Project Description:
This Python-based news scraper automatically extracts the latest news articles from specified websites and uses AI-powered summarization to condense long articles into shorter summaries. It also analyzes the sentiment of each article, categorizing it as positive, negative, or neutral.
Libraries Used:
- BeautifulSoup: For web scraping and parsing HTML.
- Requests: For making HTTP requests to fetch web pages.
- Transformers (HuggingFace): For AI-powered summarization and sentiment analysis.
- TextBlob: For sentiment analysis.
Key Logic:
- Scrapes news articles from a given website using BeautifulSoup and Requests.
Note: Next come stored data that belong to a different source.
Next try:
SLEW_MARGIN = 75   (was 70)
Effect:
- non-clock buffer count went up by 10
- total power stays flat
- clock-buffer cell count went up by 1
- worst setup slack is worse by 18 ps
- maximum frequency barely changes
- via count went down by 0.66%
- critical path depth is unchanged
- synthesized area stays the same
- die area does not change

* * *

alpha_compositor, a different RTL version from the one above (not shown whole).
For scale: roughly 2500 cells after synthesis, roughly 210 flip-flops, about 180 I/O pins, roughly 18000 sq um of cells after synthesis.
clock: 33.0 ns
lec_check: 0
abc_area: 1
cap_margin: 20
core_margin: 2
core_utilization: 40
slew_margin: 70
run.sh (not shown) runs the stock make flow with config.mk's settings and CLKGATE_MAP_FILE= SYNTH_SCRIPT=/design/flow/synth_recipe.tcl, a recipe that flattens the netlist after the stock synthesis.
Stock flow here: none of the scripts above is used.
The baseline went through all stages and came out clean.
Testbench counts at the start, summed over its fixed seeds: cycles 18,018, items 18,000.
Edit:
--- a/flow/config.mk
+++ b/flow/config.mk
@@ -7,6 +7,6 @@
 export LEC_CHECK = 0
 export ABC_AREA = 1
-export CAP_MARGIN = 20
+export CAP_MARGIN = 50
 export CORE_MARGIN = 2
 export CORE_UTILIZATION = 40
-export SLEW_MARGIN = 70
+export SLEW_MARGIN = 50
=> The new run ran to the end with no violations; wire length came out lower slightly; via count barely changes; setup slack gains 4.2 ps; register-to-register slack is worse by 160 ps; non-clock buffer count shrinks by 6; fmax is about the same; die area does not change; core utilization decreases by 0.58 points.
- Summarizes each article using a pre-trained transformer model.
- Analyzes sentiment using TextBlob or HuggingFace sentiment analysis models.
- Stores the results in a readable format with summaries and sentiment categorization.
How It Works:
- The script crawls selected news websites to gather article data.
- Each article is passed through a summarization AI model to condense the content.
- Sentiment analysis is performed to categorize the article as positive, negative, or neutral.
- The output is displayed with the article summary and sentiment result.
Outcome:
This tool automates the process of keeping up with the news, offering summarized and sentiment-analyzed articles that save time and effort for users.